The family had earlier spent a week in Rome after they were released to leave Sudan. Pope Francis met them and thanked Meriam for her witness to faith. They were given a private apartment with new clothes and driven by armed police for safety.
Recalling the week in Rome, Meriam said: “We saw the whole city, we went to the Colosseum, we went to mass on Sunday, and we went shopping. We returned to life. And now I don’t know what to expect but at least we will all be together. ‘
The family’s time in Rome and new life in the USA have been a very different experience from the persecution Meriam suffered earlier this year – facing death whilst pregnant for her religious beliefs.
Meriam has always been a Christian despite her absent father’s status as a Muslim and yet a Sudanese court sentenced her to death for apostasy whilst she was pregnant with Maya.
The mother was due to be executed by hanging when her child was two-years-old. She was also given a flogging sentence for marrying Daniel, a Catholic. Meriam’s son Martin, also a US citizen, stayed with her in prison.

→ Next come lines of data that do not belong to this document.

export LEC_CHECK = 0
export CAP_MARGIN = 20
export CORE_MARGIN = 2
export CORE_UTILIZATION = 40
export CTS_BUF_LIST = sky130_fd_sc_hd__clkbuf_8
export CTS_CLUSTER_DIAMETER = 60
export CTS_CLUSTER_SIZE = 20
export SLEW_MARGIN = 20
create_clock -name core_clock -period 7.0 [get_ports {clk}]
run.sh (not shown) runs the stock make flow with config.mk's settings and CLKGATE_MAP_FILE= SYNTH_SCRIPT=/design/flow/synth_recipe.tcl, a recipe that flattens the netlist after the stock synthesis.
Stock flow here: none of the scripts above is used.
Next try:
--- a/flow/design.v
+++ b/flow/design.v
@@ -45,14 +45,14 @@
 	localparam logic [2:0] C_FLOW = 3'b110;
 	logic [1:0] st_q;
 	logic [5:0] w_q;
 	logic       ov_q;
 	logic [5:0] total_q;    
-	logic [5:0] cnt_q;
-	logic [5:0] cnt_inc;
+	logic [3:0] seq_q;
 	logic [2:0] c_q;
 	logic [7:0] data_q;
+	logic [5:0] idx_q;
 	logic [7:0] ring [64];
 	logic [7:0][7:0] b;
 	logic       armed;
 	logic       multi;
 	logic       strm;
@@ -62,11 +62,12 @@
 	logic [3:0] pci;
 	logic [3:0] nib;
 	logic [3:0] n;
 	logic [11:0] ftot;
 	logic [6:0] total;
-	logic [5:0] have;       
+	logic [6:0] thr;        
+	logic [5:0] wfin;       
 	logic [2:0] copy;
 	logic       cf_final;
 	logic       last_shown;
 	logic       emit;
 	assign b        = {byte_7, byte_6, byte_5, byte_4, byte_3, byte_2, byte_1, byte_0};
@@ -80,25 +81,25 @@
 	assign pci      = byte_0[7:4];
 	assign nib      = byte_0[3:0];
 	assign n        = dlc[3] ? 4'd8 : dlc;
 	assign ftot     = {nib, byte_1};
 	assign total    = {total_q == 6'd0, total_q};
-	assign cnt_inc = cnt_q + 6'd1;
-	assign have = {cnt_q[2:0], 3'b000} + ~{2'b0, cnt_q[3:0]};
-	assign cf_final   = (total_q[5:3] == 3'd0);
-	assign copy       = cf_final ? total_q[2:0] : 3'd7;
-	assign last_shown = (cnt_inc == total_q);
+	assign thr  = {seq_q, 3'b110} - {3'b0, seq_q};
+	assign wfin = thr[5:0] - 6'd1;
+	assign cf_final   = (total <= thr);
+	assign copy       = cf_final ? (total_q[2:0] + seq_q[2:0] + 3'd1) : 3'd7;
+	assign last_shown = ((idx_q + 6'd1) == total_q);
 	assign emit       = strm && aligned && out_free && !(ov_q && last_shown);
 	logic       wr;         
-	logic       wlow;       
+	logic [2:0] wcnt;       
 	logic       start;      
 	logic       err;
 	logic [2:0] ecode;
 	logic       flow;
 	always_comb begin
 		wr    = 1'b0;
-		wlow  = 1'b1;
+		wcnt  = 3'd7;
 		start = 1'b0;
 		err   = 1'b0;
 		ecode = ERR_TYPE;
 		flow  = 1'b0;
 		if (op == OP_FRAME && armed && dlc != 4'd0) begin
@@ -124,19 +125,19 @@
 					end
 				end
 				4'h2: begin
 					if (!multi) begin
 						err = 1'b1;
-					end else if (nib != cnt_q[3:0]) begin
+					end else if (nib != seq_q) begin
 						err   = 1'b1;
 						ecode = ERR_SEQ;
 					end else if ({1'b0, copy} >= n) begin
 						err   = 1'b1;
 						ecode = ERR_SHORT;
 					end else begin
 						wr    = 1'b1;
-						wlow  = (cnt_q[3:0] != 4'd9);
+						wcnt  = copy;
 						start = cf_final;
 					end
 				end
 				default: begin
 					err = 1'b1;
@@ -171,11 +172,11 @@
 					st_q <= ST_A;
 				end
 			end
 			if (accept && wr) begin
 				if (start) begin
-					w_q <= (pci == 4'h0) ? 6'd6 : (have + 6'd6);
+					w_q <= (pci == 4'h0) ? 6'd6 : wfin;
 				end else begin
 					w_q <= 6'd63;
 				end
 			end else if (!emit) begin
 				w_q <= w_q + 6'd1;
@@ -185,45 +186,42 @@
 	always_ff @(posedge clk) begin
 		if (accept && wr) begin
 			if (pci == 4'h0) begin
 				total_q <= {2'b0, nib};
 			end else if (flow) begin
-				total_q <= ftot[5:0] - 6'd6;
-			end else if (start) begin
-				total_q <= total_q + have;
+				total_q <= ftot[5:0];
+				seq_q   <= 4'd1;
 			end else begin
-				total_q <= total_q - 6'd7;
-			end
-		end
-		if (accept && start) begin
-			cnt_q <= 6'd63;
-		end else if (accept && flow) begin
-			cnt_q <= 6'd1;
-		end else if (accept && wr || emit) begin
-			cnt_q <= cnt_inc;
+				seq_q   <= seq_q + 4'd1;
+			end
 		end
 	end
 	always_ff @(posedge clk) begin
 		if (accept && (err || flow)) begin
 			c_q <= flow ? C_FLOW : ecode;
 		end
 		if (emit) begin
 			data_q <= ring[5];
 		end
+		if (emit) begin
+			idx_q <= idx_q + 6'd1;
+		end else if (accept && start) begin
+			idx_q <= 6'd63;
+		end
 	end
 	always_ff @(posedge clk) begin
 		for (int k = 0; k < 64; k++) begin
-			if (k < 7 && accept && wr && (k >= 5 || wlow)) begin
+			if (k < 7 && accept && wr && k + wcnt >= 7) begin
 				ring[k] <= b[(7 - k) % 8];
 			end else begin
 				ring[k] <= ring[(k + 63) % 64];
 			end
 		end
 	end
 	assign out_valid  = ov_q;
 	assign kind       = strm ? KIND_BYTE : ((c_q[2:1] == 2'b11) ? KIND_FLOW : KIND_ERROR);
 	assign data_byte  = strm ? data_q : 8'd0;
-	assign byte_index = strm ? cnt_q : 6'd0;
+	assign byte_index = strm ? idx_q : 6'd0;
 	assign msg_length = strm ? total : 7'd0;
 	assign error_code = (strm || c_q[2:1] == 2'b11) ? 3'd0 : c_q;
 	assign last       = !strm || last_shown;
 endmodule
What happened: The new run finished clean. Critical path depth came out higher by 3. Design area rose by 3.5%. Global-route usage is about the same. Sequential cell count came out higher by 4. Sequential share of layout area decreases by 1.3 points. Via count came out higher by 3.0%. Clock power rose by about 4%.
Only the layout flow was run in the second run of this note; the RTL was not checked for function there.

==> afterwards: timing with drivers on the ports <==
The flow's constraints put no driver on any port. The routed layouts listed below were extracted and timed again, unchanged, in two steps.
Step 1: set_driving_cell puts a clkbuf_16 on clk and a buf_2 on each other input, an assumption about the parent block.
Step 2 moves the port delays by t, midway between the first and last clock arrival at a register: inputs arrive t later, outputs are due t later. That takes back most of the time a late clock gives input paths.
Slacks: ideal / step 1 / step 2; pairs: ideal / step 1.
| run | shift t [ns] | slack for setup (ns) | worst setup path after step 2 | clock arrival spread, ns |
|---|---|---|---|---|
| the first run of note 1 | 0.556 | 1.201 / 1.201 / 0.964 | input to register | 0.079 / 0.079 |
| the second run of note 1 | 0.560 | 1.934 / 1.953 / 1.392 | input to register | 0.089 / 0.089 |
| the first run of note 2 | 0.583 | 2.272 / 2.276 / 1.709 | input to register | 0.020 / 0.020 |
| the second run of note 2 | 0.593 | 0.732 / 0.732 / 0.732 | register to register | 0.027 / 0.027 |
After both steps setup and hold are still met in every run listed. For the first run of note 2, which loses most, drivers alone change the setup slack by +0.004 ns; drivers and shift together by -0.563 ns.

International outcry led to Meriam’s release but Sudanese officials detained her again when she was leaving the country at Khartoum Airport. This time she faced forgery charges related to travel documents. There was also a legal wrangle from people claiming to be her Muslim family. The US embassy accommodated the family for a month before they were allowed to leave for Italy.
The Bishop of Tambura-Yambio in South Sudan, Eduardo Hiiboro Kussala, has said Meriam’s case was not isolated and the legal situation of Christians in Sudan is ‘worrying’.